Acta biochimica et biophysica Sinica

Mitochondrial fusion/fission process involved in the improvement of catalpol on high glucose-induced hepatic mitochondrial dysfunction.

PMID 26140925


Catalpol, an iridoid glycoside, has been shown to exert hypoglycemic effect by rescuing mitochondrial function, but the detailed mechanism remains unclear yet. In this study, the effect and mechanism of catalpol on the hepatic mitochondria under diabetic conditions were further examined. Oral administration of catalpol significantly reduced the blood glucose, triglyceride, and cholesterol levels in high-fat diet- and streptozotocin-induced diabetic mice. Additionally, catalpol attenuated the decrease in liver mitochondrial ATP content resulting from diabetes. Furthermore, the number of mitochondria possessing a long size was increased in catalpol-treated mice. Interestingly, the catalpol-induced recovery of mitochondrial function was associated with decreased fission protein 1 and dynamin-related protein 1 expression as well as increased mitofusin 1 expression in the liver.
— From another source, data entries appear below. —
This design comes from an exercise in tuning for small area on the open sky130 flow, not from production work.
The RTL was checked by simulation tests, not by an equivalence proof against the original design.
Power and IR drop assume default switching activity. The flow treats the clock pin as an ideal source, which a real chip does not have.

==> flow/design.v <==
module load_input_buffer #(
  parameter int IN_W       = 8,
  parameter int IMG_BITS   = 784,
  parameter int RD_W       = 1,
  parameter int DOUBLE_BUF = 1,
  localparam int WORDS     = IMG_BITS / IN_W,
  localparam int RDEPTH    = IMG_BITS / RD_W,
  localparam int RA_W      = (RDEPTH > 1) ? $clog2(RDEPTH) : 1,
  localparam int WC_W      = (WORDS > 1) ? $clog2(WORDS) : 1
) (
  input  logic            clk,
  input  logic            rst,
  input  logic            trigger,
  input  logic [IN_W-1:0] data,
  input  logic [RA_W-1:0] addr,
  output logic [RD_W-1:0] q,
  output logic            ready,
  input  logic            release_i,
  output logic            loading,
  output logic            drop,
  output logic [WC_W-1:0] wr_cnt
);
  localparam int WB = IMG_BITS - IN_W;             
  localparam logic [WC_W-1:0] LAST_CNT = WC_W'(WORDS - 1);
  logic [WB-1:0]       w_q;        
  logic [IN_W-1:0]     l_q;        
  logic [IMG_BITS-1:0] r_q;        
  logic                r_full_q;   
  logic                w_full_q;   
  logic [WC_W-1:0]     cnt_q;
  logic                drop_q;
  logic [RD_W-1:0]     q_q;
  logic wr_ok, last, rel, shift, done, to_r, to_l, ld_r;
  assign wr_ok = trigger & ~w_full_q;
  assign last  = (cnt_q == LAST_CNT);
  assign rel   = release_i & r_full_q;
  assign shift = wr_ok & ~last;
  assign done  = wr_ok & last;
  assign to_r  = done & (~r_full_q | rel);
  assign to_l  = done & r_full_q & ~rel;
  assign ld_r  = to_r | (rel & w_full_q);
  always_ff @(posedge clk) begin
    if (rst) begin
      cnt_q    <= '0;
      r_full_q <= 1'b0;
      w_full_q <= 1'b0;
      drop_q   <= 1'b0;
    end else begin
      if (done)       cnt_q <= '0;
      else if (shift) cnt_q <= cnt_q + 1'b1;
      r_full_q <= ld_r | (r_full_q & ~rel);
      w_full_q <= to_l | (w_full_q & ~rel);
      drop_q   <= trigger & w_full_q;
    end
  end
  logic p_q;
  logic [IN_W-1:0] dx;
  assign dx = data ^ {IN_W{p_q}};
  always_ff @(posedge clk) begin
    if (rst) p_q <= 1'b0;
    else     p_q <= ~p_q;
  end
  logic shift_n, to_l_n, ld_r_n;
  assign shift_n = ~shift;
  assign to_l_n  = ~to_l;
  assign ld_r_n  = ~ld_r;
  logic [WB-1:0]       w_d;
  logic [IN_W-1:0]     l_d;
  logic [IMG_BITS-1:0] r_d;
  logic [WB-1:0]       r_src;
  logic [WB-1:0]       w_src;
  assign w_src = {dx, w_q[WB-1:IN_W]};
  assign r_src = w_q;
  for (genvar i = 0; i < WB; i++) begin : g_w
    lib_oai22 u_m (.a1(shift), .a2(w_q[i]), .b1(shift_n), .b2(w_src[i]), .y(w_d[i]));
  end
  for (genvar i = 0; i < IN_W; i++) begin : g_l
    lib_oai22 u_m (.a1(to_l), .a2(l_q[i]), .b1(to_l_n), .b2(dx[i]), .y(l_d[i]));
  end
  for (genvar i = 0; i < WB; i++) begin : g_r
    lib_oai22 u_m (.a1(ld_r), .a2(r_q[i]), .b1(ld_r_n), .b2(r_src[i]), .y(r_d[i]));
  end
  logic ld_l;
  assign ld_l = rel & w_full_q;
  for (genvar i = WB; i < IMG_BITS; i++) begin : g_rt
    lib_aoi222 u_m (.a1(ld_r_n), .a2(r_q[i]), .b1(ld_l), .b2(l_q[i-WB]), .c1(to_r), .c2(dx[i-WB]), .y(r_d[i]));
  end
  always_ff @(posedge clk) begin
    w_q <= w_d;
    l_q <= l_d;
    r_q <= r_d;
  end
  localparam int NCOL = 32;
  localparam int NROW = (IMG_BITS + NCOL - 1) / NCOL;    
  logic [NCOL-1:0] col_n;
  logic [NROW-1:0] row_n, term;
  logic            valid, rd_inv;
  for (genvar c = 0; c < NCOL; c++) begin : g_col
    assign col_n[c] = ~(addr[4:0] == 5'(c));
  end
  for (genvar r = 0; r < NROW; r++) begin : g_row
    assign row_n[r] = ~(addr[RA_W-1:5] == (RA_W-5)'(r));
  end
  for (genvar r = 0; r < NROW; r++) begin : g_rd
    localparam int NB = (IMG_BITS - r*NCOL < NCOL) ? IMG_BITS - r*NCOL : NCOL;   
    if (NB == NCOL) begin : g_f
      lib_rd_row #(.N(NCOL)) u_r (.col_n(col_n), .bits(r_q[r*NCOL +: NCOL]), .row_n(row_n[r]), .y(term[r]));
    end else begin : g_h
      lib_rd_row #(.N(NB)) u_r (.col_n(col_n[NB-1:0]), .bits(r_q[r*NCOL +: NB]), .row_n(row_n[r]), .y(term[r]));
    end
  end
  assign valid  = (addr < RA_W'(RDEPTH));
  assign rd_inv = |term;
  always_ff @(posedge clk) begin
    if (rst) q_q <= '0;
    else     q_q <= valid & ~(rd_inv ^ p_q);
  end
  assign q       = q_q;
  assign ready   = r_full_q;
  assign drop    = drop_q;
  assign wr_cnt  = cnt_q;
  assign loading = (cnt_q != '0);
endmodule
In HepG2 cells, catalpol alleviated the decrease of ATP content and mitochondrial membrane potential, and the increase of reactive oxygen species formation induced by high glucose. MitoTracker Green stain shows that the tubular feature of mitochondria was maintained when cells were treated with catalpol. Catalpol also decreased fission protein 1 and dynamin-related protein 1 expression and increased mitofusin 1 expression in HepG2 cells. The present results suggest that catalpol can ameliorate hepatic mitochondrial dysfunction under a diabetic state, and this may be related to its regulation of mitochondrial fusion and fission events.